Overall, all internal fixation models increase the mobility of adjacent segments and the stress of the intervertebral disc. Although the increase in mobility and intervertebral disc stress was not proportional to the strength of internal fixation, ASD should be considered when performing XLIF surgery. Clinical studies had found that the posterior muscle-ligament complex retained during the operation acts as a posterior tension band after the fusion, which could prevent the occurrence of ASD after the fusion to a certain extent [50,51,52].

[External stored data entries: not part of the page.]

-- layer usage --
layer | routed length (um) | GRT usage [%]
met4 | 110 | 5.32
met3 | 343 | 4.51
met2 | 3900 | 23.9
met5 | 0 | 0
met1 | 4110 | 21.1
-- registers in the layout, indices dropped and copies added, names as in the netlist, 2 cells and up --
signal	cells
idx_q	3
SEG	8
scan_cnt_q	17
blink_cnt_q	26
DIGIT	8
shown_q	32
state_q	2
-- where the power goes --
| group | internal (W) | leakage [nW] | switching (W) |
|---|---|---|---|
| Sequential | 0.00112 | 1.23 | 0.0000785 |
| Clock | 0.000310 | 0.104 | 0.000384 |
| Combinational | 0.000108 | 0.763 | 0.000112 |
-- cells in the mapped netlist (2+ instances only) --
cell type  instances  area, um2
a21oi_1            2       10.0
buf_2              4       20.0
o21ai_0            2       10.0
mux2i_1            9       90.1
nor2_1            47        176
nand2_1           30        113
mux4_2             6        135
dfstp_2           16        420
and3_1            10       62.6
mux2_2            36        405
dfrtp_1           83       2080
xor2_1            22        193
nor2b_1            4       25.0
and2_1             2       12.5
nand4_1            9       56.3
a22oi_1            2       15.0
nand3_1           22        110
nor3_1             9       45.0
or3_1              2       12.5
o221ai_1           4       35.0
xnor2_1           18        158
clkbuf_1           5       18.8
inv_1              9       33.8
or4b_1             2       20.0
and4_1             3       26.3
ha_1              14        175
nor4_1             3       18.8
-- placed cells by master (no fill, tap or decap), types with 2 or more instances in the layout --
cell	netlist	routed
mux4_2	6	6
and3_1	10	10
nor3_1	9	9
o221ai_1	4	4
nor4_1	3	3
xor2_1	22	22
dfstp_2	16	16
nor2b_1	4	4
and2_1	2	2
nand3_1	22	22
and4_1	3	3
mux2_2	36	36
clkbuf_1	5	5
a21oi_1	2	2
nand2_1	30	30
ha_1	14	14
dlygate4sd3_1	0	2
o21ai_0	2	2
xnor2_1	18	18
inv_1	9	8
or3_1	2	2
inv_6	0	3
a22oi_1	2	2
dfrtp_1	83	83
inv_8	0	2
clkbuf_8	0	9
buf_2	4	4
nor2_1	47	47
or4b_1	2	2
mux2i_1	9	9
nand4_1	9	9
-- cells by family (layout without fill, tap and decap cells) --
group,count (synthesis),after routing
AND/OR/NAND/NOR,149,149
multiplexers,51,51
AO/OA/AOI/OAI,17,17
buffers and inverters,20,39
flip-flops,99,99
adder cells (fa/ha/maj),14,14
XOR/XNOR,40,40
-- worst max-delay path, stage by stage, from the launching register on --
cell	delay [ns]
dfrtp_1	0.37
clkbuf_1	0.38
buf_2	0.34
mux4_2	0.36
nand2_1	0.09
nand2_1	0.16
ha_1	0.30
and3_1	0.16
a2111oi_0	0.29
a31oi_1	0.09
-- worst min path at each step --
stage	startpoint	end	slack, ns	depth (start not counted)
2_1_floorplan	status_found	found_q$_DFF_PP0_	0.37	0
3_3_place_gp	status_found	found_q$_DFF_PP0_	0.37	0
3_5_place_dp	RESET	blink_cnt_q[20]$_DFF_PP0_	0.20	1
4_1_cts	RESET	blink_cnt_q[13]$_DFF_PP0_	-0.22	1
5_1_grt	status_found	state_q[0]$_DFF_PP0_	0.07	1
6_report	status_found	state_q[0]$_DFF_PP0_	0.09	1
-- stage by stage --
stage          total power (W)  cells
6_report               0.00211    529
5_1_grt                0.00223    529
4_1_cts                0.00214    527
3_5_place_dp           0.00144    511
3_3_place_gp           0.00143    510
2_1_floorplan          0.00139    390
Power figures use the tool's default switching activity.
===== src/rtl/prco_decoder_sb.sv =====
// Purpose: PRCO instruction decoder (fetch -> execute) with a registered 2-entry skid buffer and a stall counter.
// Latency: 1 cycle from accept to q_p_valid; sustains 1 instruction/cycle when downstream is not stalled.
// Backpressure: q_p_stalled is registered (= skid entry valid); i_p_stalled/i_p_block hold the output stage.
module prco_decoder_sb #(
    parameter int IW    = 16,
    parameter int OPW   = 5,
    parameter int RW    = 3,
    parameter int IMMW  = 8,
    parameter int SIMMW = 5,
    parameter int DATAW = 16,
    parameter int CNTW  = 16
) (
    input  logic             i_clk,
    input  logic             i_reset,
    input  logic             i_p_cp,
    input  logic             i_p_valid,
    output logic             q_p_stalled,
    input  logic [IW-1:0]    i_instr,
    input  logic             i_p_stalled,
    input  logic             i_p_block,
    output logic             q_p_valid,
    output logic [OPW-1:0]   q_op,
    output logic [RW-1:0]    q_seld,
    output logic [RW-1:0]    q_sela,
    output logic [IMMW-1:0]  q_imm8,
    output logic [DATAW-1:0] q_simm,
    output logic             q_reg_we,
    output logic             q_req_alu,
    output logic             q_req_ram,
    output logic             q_illegal,
    output logic [CNTW-1:0]  q_stall_cnt
);

    // ISA opcode encodings
    localparam logic [OPW-1:0] PRCO_OP_NOP  = OPW'(0);
    localparam logic [OPW-1:0] PRCO_OP_MOVI = OPW'(1);
    localparam logic [OPW-1:0] PRCO_OP_MOV  = OPW'(2);
    localparam logic [OPW-1:0] PRCO_OP_ADD  = OPW'(3);
    localparam logic [OPW-1:0] PRCO_OP_LW   = OPW'(4);
    localparam logic [OPW-1:0] PRCO_OP_SW   = OPW'(5);

    // One fully decoded instruction; both buffer stages hold this record.
    typedef struct packed {
        logic [OPW-1:0]   op;
        logic [RW-1:0]    seld;
        logic [RW-1:0]    sela;
        logic [IMMW-1:0]  imm8;
        logic [DATAW-1:0] simm;
        logic             reg_we;
        logic             req_alu;
        logic             req_ram;
        logic             illegal;
    } rec_t;

    rec_t            w_dec;
    rec_t            r_out;
    rec_t            r_skid;
    logic            r_out_vld;
    logic            r_skid_vld;
    logic [CNTW-1:0] r_stall_cnt;

    logic            w_hold;
    logic            w_accept;
    logic            w_advance;
    logic            w_out_free;
    logic            w_cnt_sat;

    // Either downstream stall source holds the output stage identically.
    assign w_hold     = i_p_stalled | i_p_block;
    // A full skid entry is exactly the upstream stall, so accept only needs that bit.
    assign w_accept   = i_p_valid & ~r_skid_vld;
    assign w_advance  = r_out_vld & ~w_hold;
    // OUT can be (re)loaded this cycle when empty or being consumed.
    assign w_out_free = w_advance | ~r_out_vld;
    assign w_cnt_sat  = (r_stall_cnt == {CNTW{1'b1}});

    // Field extraction and opcode classification, purely from the incoming word.
    always_comb begin
        w_dec         = '0;
        w_dec.op      = i_instr[IW-1 -: OPW];
        w_dec.seld    = i_instr[IW-OPW-1 -: RW];
        w_dec.sela    = i_instr[IMMW-1 -: RW];
        w_dec.imm8    = i_instr[IMMW-1:0];
        w_dec.simm    = {{(DATAW-SIMMW){i_instr[SIMMW-1]}}, i_instr[SIMMW-1:0]};
        w_dec.reg_we  = 1'b0;
        w_dec.req_alu = 1'b0;
        w_dec.req_ram = 1'b0;
        w_dec.illegal = 1'b0;
        case (i_instr[IW-1 -: OPW])
            PRCO_OP_NOP: begin
            end
            PRCO_OP_MOVI, PRCO_OP_MOV: begin
                w_dec.reg_we = 1'b1;
            end
            PRCO_OP_ADD: begin
                w_dec.reg_we  = 1'b1;
                w_dec.req_alu = 1'b1;
            end
            PRCO_OP_LW: begin
                w_dec.reg_we  = 1'b1;
                w_dec.req_ram = 1'b1;
            end
            PRCO_OP_SW: begin
                w_dec.req_ram = 1'b1;
            end
            default: begin
                // Illegal opcodes still flow so execute can raise the exception.
                w_dec.illegal = 1'b1;
            end
        endcase
    end

    // Stage valid bits: reset and flush clear both; otherwise SKID drains first, keeping FIFO order.
    always_ff @(posedge i_clk) begin
        if (i_reset) begin
            r_out_vld  <= 1'b0;
            r_skid_vld <= 1'b0;
        end else if (i_p_cp) begin
            r_out_vld  <= 1'b0;
            r_skid_vld <= 1'b0;
        end else if (w_out_free) begin
            if (r_skid_vld) begin
                r_out_vld  <= 1'b1;
                r_skid_vld <= 1'b0;
            end else begin
                r_out_vld  <= w_accept;
            end
        end else if (w_accept) begin
            r_skid_vld <= 1'b1;
        end
    end

    // Stage data: only reset clears it; flush leaves stale records behind invalid flags.
    always_ff @(posedge i_clk) begin
        if (i_reset) begin
            r_out  <= '0;
            r_skid <= '0;
        end else if (!i_p_cp) begin
            if (w_out_free) begin
                if (r_skid_vld) begin
                    r_out <= r_skid;
                end else if (w_accept) begin
                    r_out <= w_dec;
                end
            end else if (w_accept) begin
                r_skid <= w_dec;
            end
        end
    end

    // Saturating count of cycles with valid output held by downstream; survives flush.
    always_ff @(posedge i_clk) begin
        if (i_reset) begin
            r_stall_cnt <= '0;
        end else if (r_out_vld && w_hold && !w_cnt_sat) begin
            r_stall_cnt <= r_stall_cnt + CNTW'(1);
        end
    end

    assign q_p_stalled = r_skid_vld;
    assign q_p_valid   = r_out_vld;
    assign q_op        = r_out.op;
    assign q_seld      = r_out.seld;
    assign q_sela      = r_out.sela;
    assign q_imm8      = r_out.imm8;
    assign q_simm      = r_out.simm;
    assign q_reg_we    = r_out.reg_we;
    assign q_req_alu   = r_out.req_alu;
    assign q_req_ram   = r_out.req_ram;
    assign q_illegal   = r_out.illegal;
    assign q_stall_cnt = r_stall_cnt;

endmodule
===== config.mk =====
export PLATFORM = sky130hd
export DESIGN_NAME = linebuffer_window
export DESIGN_NICKNAME = d
export VERILOG_FILES = /design/src/rtl/lb_pkg.sv /design/src/rtl/lb_line_mem.sv /design/src/rtl/linebuffer_window.sv
export SDC_FILE = /design/constraint.sdc
export NUM_CORES = 2
export LEC_CHECK = 0
export CAP_MARGIN = 40
export CORE_ASPECT_RATIO = 0.8
export CORE_MARGIN = 4
export CORE_UTILIZATION = 30
export DETAILED_ROUTE_END_ITERATION = 10
export PLACE_DENSITY_LB_ADDON = 0.15
export SLEW_MARGIN = 40
export SYNTH_ARGS = -nofsm -noshare
export SYNTH_HDL_FRONTEND = slang
export SYNTH_SLANG_ARGS = --single-unit

===== constraint.sdc =====
create_clock -name clk -period 49.8 [get_ports clk]
set_clock_uncertainty 0.1 [all_clocks]
set_input_delay 4.98 -clock clk [delete_from_list [all_inputs] [get_ports clk]]
set_output_delay 4.98 -clock clk [all_outputs]
set_load 0.1 [all_outputs]

===== src/rtl/lb_pkg.sv =====
// ============================================================
// Package : lb_pkg
// Brief   : Shared geometry defaults and pixel type for the line-buffer window.
// Rev     : 1.0
// ============================================================
`default_nettype none

package lb_pkg;
    localparam int PIX_W = 7;
    localparam int K     = 9;
    localparam int IMG_W = 28;
    localparam int IMG_H = 28;
    localparam int WIN_N = K * K;
    localparam int COL_W = $clog2(IMG_W);
    localparam int ROW_W = $clog2(IMG_H);

    typedef logic [PIX_W-1:0] pix_t;
endpackage

`default_nettype wire


===== src/rtl/lb_line_mem.sv =====
// ============================================================
// Module : lb_line_mem
// Brief  : One image line of pixel storage; combinational read, write at same col.
// Rev    : 1.0
// ============================================================
`default_nettype none

module lb_line_mem #(
    parameter int PIX_W = lb_pkg::PIX_W,
    parameter int IMG_W = lb_pkg::IMG_W
) (
    input  logic                       clk,
    input  logic                       we,
    input  logic [$clog2(IMG_W)-1:0]   addr,
    input  logic [PIX_W-1:0]           wdata,
    output logic [PIX_W-1:0]           rdata
);
    import lb_pkg::*;

    logic [PIX_W-1:0] mem [IMG_W];

    // Read sees the old contents; the write lands at the clock edge.
    assign rdata = mem[addr];

    always_ff @(posedge clk) begin
        if (we) begin
            mem[addr] <= wdata;
        end
    end
endmodule

`default_nettype wire


===== src/rtl/linebuffer_window.sv =====
// ============================================================
// Module : linebuffer_window
// Brief  : KxK sliding window generator over a row-major pixel stream.
//          Define LINEBUFFER_WIN_COUNT_EN to add win_count / frame_done.
// Rev    : 1.0
// ============================================================
`default_nettype none

module linebuffer_window #(
    parameter int PIX_W = lb_pkg::PIX_W,
    parameter int K     = lb_pkg::K,
    parameter int IMG_W = lb_pkg::IMG_W,
    parameter int IMG_H = lb_pkg::IMG_H
) (
    input  logic                    clk,
    input  logic                    rst,
    input  logic                    in_valid,
    output logic                    in_ready,
    input  logic                    in_sof,
    input  logic [PIX_W-1:0]        in_pix,
    output logic                    win_valid,
    input  logic                    win_ready,
    output logic [K*K*PIX_W-1:0]    win_data
`ifdef LINEBUFFER_WIN_COUNT_EN
    ,
    output logic [15:0]             win_count,
    output logic                    frame_done
`endif
);
    import lb_pkg::*;

    localparam int CW = $clog2(IMG_W);
    localparam int RW = $clog2(IMG_H);

    logic [CW-1:0]    col, cur_col, nxt_col;
    logic [RW-1:0]    row, cur_row, nxt_row;
    logic             accept, consume, emit;
    logic [PIX_W-1:0] win     [K][K];
    logic [PIX_W-1:0] tap     [K];
    logic [PIX_W-1:0] line_rd [K-1];

    assign in_ready = !win_valid || win_ready;
    assign accept   = in_valid && in_ready;
    assign consume  = win_valid && win_ready;

    // in_sof overrides the counters so a resync pixel is always treated as (0,0).
    always_comb begin
        cur_col = in_sof ? '0 : col;
        cur_row = in_sof ? '0 : row;
        emit    = (cur_row >= RW'(K-1)) && (cur_col >= CW'(K-1));
        nxt_col = cur_col + 1'b1;
        nxt_row = cur_row;
        if (cur_col == CW'(IMG_W-1)) begin
            nxt_col = '0;
            nxt_row = (cur_row == RW'(IMG_H-1)) ? '0 : cur_row + 1'b1;
        end
    end

    // Line 0 holds the previous line; each accept pushes the column up one line.
    for (genvar j = 0; j < K-1; j++) begin : g_line
        if (j == 0) begin : g_head
            lb_line_mem #(.PIX_W(PIX_W), .IMG_W(IMG_W)) u_line (
                .clk   (clk),
                .we    (accept),
                .addr  (cur_col),
                .wdata (in_pix),
                .rdata (line_rd[j])
            );
        end else begin : g_tail
            lb_line_mem #(.PIX_W(PIX_W), .IMG_W(IMG_W)) u_line (
                .clk   (clk),
                .we    (accept),
                .addr  (cur_col),
                .wdata (line_rd[j-1]),
                .rdata (line_rd[j])
            );
        end
    end

    for (genvar r = 0; r < K-1; r++) begin : g_tap
        assign tap[r] = line_rd[K-2-r];
    end
    assign tap[K-1] = in_pix;

    always_ff @(posedge clk or posedge rst) begin
        if (rst) begin
            for (int r = 0; r < K; r++) begin
                for (int c = 0; c < K; c++) begin
                    win[r][c] <= '0;
                end
            end
        end else if (accept) begin
            for (int r = 0; r < K; r++) begin
                for (int c = 0; c < K-1; c++) begin
                    win[r][c] <= win[r][c+1];
                end
                win[r][K-1] <= tap[r];
            end
        end
    end

    for (genvar r = 0; r < K; r++) begin : g_out_row
        for (genvar c = 0; c < K; c++) begin : g_out_col
            assign win_data[(r*K+c)*PIX_W +: PIX_W] = win[r][c];
        end
    end

    always_ff @(posedge clk or posedge rst) begin
        if (rst) begin
            col       <= '0;
            row       <= '0;
            win_valid <= 1'b0;
        end else begin
            if (accept) begin
                col       <= nxt_col;
                row       <= nxt_row;
                win_valid <= emit;
            end else if (consume) begin
                win_valid <= 1'b0;
            end
        end
    end

`ifdef LINEBUFFER_WIN_COUNT_EN
    logic win_last;

    always_ff @(posedge clk or posedge rst) begin
        if (rst) begin
            win_last   <= 1'b0;
            win_count  <= '0;
            frame_done <= 1'b0;
        end else begin
            if (accept) begin
                win_last <= emit && (cur_row == RW'(IMG_H-1)) && (cur_col == CW'(IMG_W-1));
            end
            if (accept && in_sof) begin
                win_count <= '0;
            end else if (consume) begin
                win_count <= win_count + 1'b1;
            end
            frame_done <= consume && win_last;
        end
    end
`endif
endmodule

`default_nettype wire

# Word-level counts from Yosys, hierarchy flattened
# Memory sizes are Yosys's and may differ from the RTL's. A register that Yosys moved wholly into a read port is not among the register bits.
# Cells that the tools add are included.
# op_classes
n_addsub,2
multipliers,0
n_div,0
magnitude_cmp,2
eq_ne,2
shifts,0
n_mux,9
bitwise_logic,0
n_reduce_logical,6
# op_table
operator,n
5-bit 2-to-1 mux,5
5-bit by 1-bit adder with 5-bit output (second input constant),2
5-bit equality test (second input constant),2
5-bit by 4-bit >= comparator with 1-bit output (second input constant),2
1-bit 2-to-1 mux,4
1-bit logical AND,3
2-bit nonzero test,1
1-bit zero test,1
1-bit logical OR,1
# word_totals
register_bits,571
latch_bits,0
ramBits,1568
romBits,0
inputBits,12
out_inout_bits,569
elab_cells,112
n_memories,8
# mem_list
memory,words,word_bits,read_ports,rd_clocked_by_memory_dff,write_ports,line,rtl
g_line[0].g_head.u_line.mem,28,7,1,0,1,lb_line_mem.sv:20,logic [PIX_W-1:0] mem [IMG_W];
g_line[1].g_tail.u_line.mem,28,7,1,0,1,lb_line_mem.sv:20,
g_line[2].g_tail.u_line.mem,28,7,1,0,1,lb_line_mem.sv:20,
g_line[3].g_tail.u_line.mem,28,7,1,0,1,lb_line_mem.sv:20,
g_line[4].g_tail.u_line.mem,28,7,1,0,1,lb_line_mem.sv:20,
g_line[5].g_tail.u_line.mem,28,7,1,0,1,lb_line_mem.sv:20,
+2 memories,--,--,--,--,--,--,

# Depth between registers and ports, before layout
# logic_depth
word_depth,5
depth_mapped,9
ltp_nobuf,6

# Hierarchy
# A second synthesis with hierarchy kept.
# hier_totals
cells_unflattened,5728
hier_area_um2,84167.0
# modules_own_cells
mod,instances,cells_each,area_per_inst_um2,seq_area_each_um2
lb_line_mem,8,407,7778.7,5885.6
linebuffer_window,1,2472,21937.3,14463.9

# Worst setup path before layout
# OpenSTA, ideal clock, no wires.
# synth_timing
path_type,input-to-output
from,in win_ready
to,out in_ready
t_arrival_ns,5.771
required_time_ns,44.720
path_slack_ns,38.949
path_stages,1
n_path_buf,0
path_cell_list,nand2b_1
# synth_via
elab_chain_len,1
# synth_lines
item,line,rtl
start: declaration,linebuffer_window.sv:22,"input logic win_ready,"
1-bit logical OR,linebuffer_window.sv:42,assign in_ready = !win_valid || win_ready;
end: declaration,linebuffer_window.sv:18,"output logic in_ready,"
# No other way between the ends.

# Final worst setup path
# Ends and elaborated chain as after synthesis.

==> impl_summary.log <==
INFO  metric status = finished clean
INFO  metric finalNetCount = 6419
INFO  metric p_leak = 38.1 nW
INFO  metric cp_num_cells = 3
INFO  metric post_synth_inst_count = 5814
INFO  metric ys_ff_latch = 2146
INFO  metric tritoncts = yes
INFO  metric post_synth.cell_area_avg = 14.3 um^2
INFO  metric setup-violations-final = 0
INFO  metric hold_class = flip-flop to flip-flop
INFO  metric grt.total_usage = 19.8%
INFO  metric cts_buffer_depth = 4
INFO  metric drt_iter0_drc = 4865
INFO  metric synthMostInstantiatedCell = sky130_fd_sc_hd__nand2_1
INFO  metric critPathRequiredTime = 44.72 ns
INFO  metric worst_slew_pin_slew = 0.891 ns
INFO  metric stdcell_count = 10257
INFO  metric synth_common_cells = sky130_fd_sc_hd__nand2_1 (1689), sky130_fd_sc_hd__edfxtp_1 (1568), sky130_fd_sc_hd__dfrtp_1 (578)
INFO  metric r2r_cells = 9
INFO  metric critical_path.cell_chain = clkdlybuf4s50_1, nand2b_1, buf_2
INFO  metric cts_max_level = 4
INFO  metric die_area = 285000 um^2
INFO  metric drc_violation_count_after_routing = 0
INFO  metric maximum_number_of_pins_on_one_net_before_global_route_repair = 174
INFO  metric max-cap-violations = 0
INFO  metric timing.slew.headroom = 40.6%
INFO  metric cpMaxStageDelayCell = sky130_fd_sc_hd__buf_2
INFO  metric timing_max_transition_violations_final = 0
INFO  metric initial_core_utilization = 30.2%
INFO  metric io_pins = 581
INFO  metric die_height = 478 um
INFO  metric detail_route.wl_per_cell = 28.4 um
INFO  metric synth_top_cell_by_area = sky130_fd_sc_hd__edfxtp_1
INFO  metric cts.repair.resized = 0
INFO  metric timing.hold.ws = 0.369 ns
INFO  metric path_max_fanout = 4
INFO  metric post-cts-setup-buffer-count = 0
INFO  metric rows = 172
INFO  metric startpoint_type = input port
INFO  metric drive_gt1_share = 20.9%
INFO  metric cts_made_buffers = 233
INFO  metric synth_area_leaders = sky130_fd_sc_hd__edfxtp_1 (57%), sky130_fd_sc_hd__dfrtp_1 (17%), sky130_fd_sc_hd__nand2_1 (7.6%), sky130_fd_sc_hd__mux2i_1 (2.4%), sky130_fd_sc_hd__mux4_2 (2.1%)
INFO  metric quantity_of_hold_fixing_buffers_added_after_cts = 0
INFO  metric drt_wl_total = 292 mm
INFO  metric synth.cell_area = 82900 um^2
INFO  metric grt_setup_unrepaired = no
INFO  metric root_buffer = sky130_fd_sc_hd__clkbuf_16
INFO  metric die_x = 596 um
INFO  metric yosys_warnings = 0
INFO  metric setup_slack = 38.48 ns
INFO  metric place_ws = 38.46 ns
INFO  metric timing_hold_violations_final = 0
INFO  metric asyncSetResetFlopFracSynth = 26.9%
INFO  metric port-buffer-count = 580
INFO  metric critPathKind = input port to output pin
INFO  metric clk_pin_slew_worst_paths = 0.06 ns
INFO  metric cpLargestDelayFamily = buffers and inverters
INFO  metric power_per_cell_area = 51.7 nW/um^2
INFO  metric area_growth_syn_to_layout = 18.5%
INFO  metric numPlacedInstances = 9820
INFO  metric via_per_inst = 5.09
INFO  metric data_arrival_at_the_endpoint_of_the_critical_path = 6.24 ns
INFO  metric irDropWorstVdd = 0.0313 mV
INFO  metric final_period_minus_worst_setup_slack = 11.32 ns
INFO  metric place_hpwl = 171 mm
INFO  metric timing.critical_path.slowest_cell_delay = 0.53 ns
INFO  metric timing.fmax = 0.0883 GHz
INFO  metric global_route_wire_length_before_repair = 408 mm
INFO  metric antenna_left = 0
INFO  metric fillCellCount = 26585
INFO  metric yosys.area.top_type_share = 56.8%
INFO  metric setup_total_negative_slack = 0 ns
INFO  metric core = 275000 um^2
INFO  metric layout_worst_path_cycle_share = 22.7%
INFO  metric place.gp.congestion = 0.782
INFO  metric clkLatencyLatePin = 0.92 ns
INFO  metric vias_in_the_first_global_route = 50371
INFO  metric yosys_most_used_dff = sky130_fd_sc_hd__edfxtp_1
INFO  metric critical_path.endpoint_type = output pin
INFO  metric vias = 52161
INFO  metric synth-edff-count = 1568
INFO  metric antenna_found_initial = 10
INFO  metric min_path_cells = 2
INFO  metric ys_types = 64
INFO  metric global_route.overflow_total = 0
INFO  metric yosysSeqAreaShare = 74.2%
INFO  metric critPathBufInv = 2
INFO  metric cts.sinks = 2146
INFO  metric synth_nets = 5828
INFO  metric dr.pass1.iters = 5
-- cell usage in the layout, fill, tap and decap left out, types with 12 or more instances in the layout --
cell type,instances
sky130_fd_sc_hd__dfrtp_1,574
sky130_fd_sc_hd__a31oi_1,77
sky130_fd_sc_hd__a211oi_1,171
sky130_fd_sc_hd__nor2_1,95
sky130_fd_sc_hd__clkinv_2,39
sky130_fd_sc_hd__o211ai_1,58
sky130_fd_sc_hd__edfxtp_1,1568
sky130_fd_sc_hd__a221oi_1,121
sky130_fd_sc_hd__clkinv_1,37
sky130_fd_sc_hd__o21ai_0,143
sky130_fd_sc_hd__a2111oi_0,12
sky130_fd_sc_hd__a21oi_1,127
sky130_fd_sc_hd__nand2_1,1655
sky130_fd_sc_hd__a22oi_1,81
sky130_fd_sc_hd__buf_2,558
sky130_fd_sc_hd__nor2b_1,52
sky130_fd_sc_hd__nand2_2,33
sky130_fd_sc_hd__buf_4,112
sky130_fd_sc_hd__clkbuf_1,69
sky130_fd_sc_hd__clkbuf_16,234
sky130_fd_sc_hd__nor2_4,28
sky130_fd_sc_hd__mux2i_1,202
sky130_fd_sc_hd__nand3_2,12
sky130_fd_sc_hd__clkbuf_8,28
sky130_fd_sc_hd__mux2_2,103
sky130_fd_sc_hd__buf_8,12
sky130_fd_sc_hd__mux4_2,76
sky130_fd_sc_hd__nor4b_2,28
sky130_fd_sc_hd__nor3b_1,38
sky130_fd_sc_hd__buf_6,34
sky130_fd_sc_hd__a221o_1,54
-- final timing paths --
path | start | end | slack, ns
setup / recovery | win_ready | in_ready | 38.48
hold reg to reg | win_data[443] | win_data[443] | 0.37
max in group asynchronous | rst | win_data[544] | 42.41
setup reg to reg | col[1] | g_line[4].g_tail.u_line.mem[8][4] | 44.45
min in group asynchronous | rst | win_data[68] | 4.51
hold / removal | win_data[443] | win_data[443] | 0.37
-- final cells by class --
cell class | count | area [um^2] | share of cell area (%)
flip-flops and latches | 2146 | 61600 | 62.7
multi-input cells | 3274 | 20000 | 20.4
clock buffers | 330 | 6490 | 6.61
repair buffers | 742 | 4730 | 4.81
well taps | 3654 | 4570 | 4.66
clock inverters | 98 | 791 | 0.805
inverters | 8 | 55.1 | 0.0561
diodes | 5 | 12.5 | 0.0127
-- worst register-to-register path, cell delays in order, from the launching register on --
cell and delay, ns:
sky130_fd_sc_hd__dfrtp_4 0.72, sky130_fd_sc_hd__buf_4 0.39, sky130_fd_sc_hd__buf_12 0.31, sky130_fd_sc_hd__buf_4 0.57, sky130_fd_sc_hd__buf_4 0.70, sky130_fd_sc_hd__buf_4 0.61
sky130_fd_sc_hd__mux4_2 0.58, sky130_fd_sc_hd__o21ai_0 0.26, sky130_fd_sc_hd__o22a_1 0.25, sky130_fd_sc_hd__nand2_2 0.37
-- metal layers --
metal  vias to the layer above  part of all wire [%]  track usage [%]
li1                      22688                     -                -
met1                     27462                    47             29.4
met2                      1678                    45             30.5
met3                       333                   6.3             3.45
met4                         0                   1.8             3.68
met5                         -                     0                0
-- cell families after synthesis --
logic type / after synthesis / synth area share [%]
AOI/OAI and AO/OA: 902 / 7.67
xor gates and xnor gates: 1 / 0.0106
adders and majority gates: 2 / 0.0302
buffers and inverters: 394 / 2.20
DFF: 2146 / 74.2
muxes: 381 / 5.90
and+or+nand+nor: 1988 / 9.94
-- sequential cells by signal, indices dropped and copies added, names as in the netlist --
register and count:
g_line.g_tail.u_line.mem 1372, g_line.g_head.u_line.mem 196, col 5, win_valid 1
win_data 567, row 5
-- where the power goes --
part           switching, mW  leakage [nW]  internal, mW  total, mW
Sequential             0.105          21.5          2.10       2.21
Clock                  0.717          3.57         0.954       1.67
Combinational           1.01          13.0         0.183       1.20
-- per-stage QoR --
| stage | utilization [%] | instance area, um^2 | power [mW] |
|---|---|---|---|
| 2_1_floorplan | - | 82900 | 3.10 |
| 5_1_grt | 35.7 | 98200 | 5.26 |
| 3_5_place_dp | 33.0 | 90800 | 3.45 |
| 3_3_place_gp | 33.8 | 92900 | 3.51 |
| 6_report | 35.7 | 98200 | 5.07 |
| 4_1_cts | 35.7 | 98000 | 5.13 |
Power figures use the tool's default switching activity.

Our study was based on finite element analysis and has several limitations. First of all, the division of elements and the determination of boundary conditions in the modeling process were all artificial settings, which need to be compared with cadaver specimens and in vivo experiments. Secondly, the adult healthy volunteer was selected, degenerative factors were not considered, and the muscles were not modeled. Therefore, the force of the human body could not be fully simulated. XLIF is mostly used to treat patients with lumbar degeneration, and factors such as intervertebral disc degeneration, articular process degeneration, and osteoporosis may affect the surgical method. Therefore, the choice of the specific surgical method needs to be combined with the patient’s symptoms and imaging findings. Furthermore, the biomechanical effects of internal fixation and surgery was simplified.

Conclusion

In conclusion, all fixation models could reduce the mobility of the fusion segment. The posterior pedicle fixation model provided high stability, followed by the lateral four-hole steel plate model. All fixation models could increase the ROM and intervertebral disc stress in adjacent segments. The stress of the cage in lateral two-hole plate model was the largest, followed by VerteBRIDGE plating model and posterior unilateral pedicle screw model. Therefore, it is recommended that the posterior bilateral pedicle screw model is the first choice, followed by the lateral four-hole plate model for fixation during XLIF surgery. However, it is still necessary to be aware of the occurrence of adjacent segment degeneration in the later stage.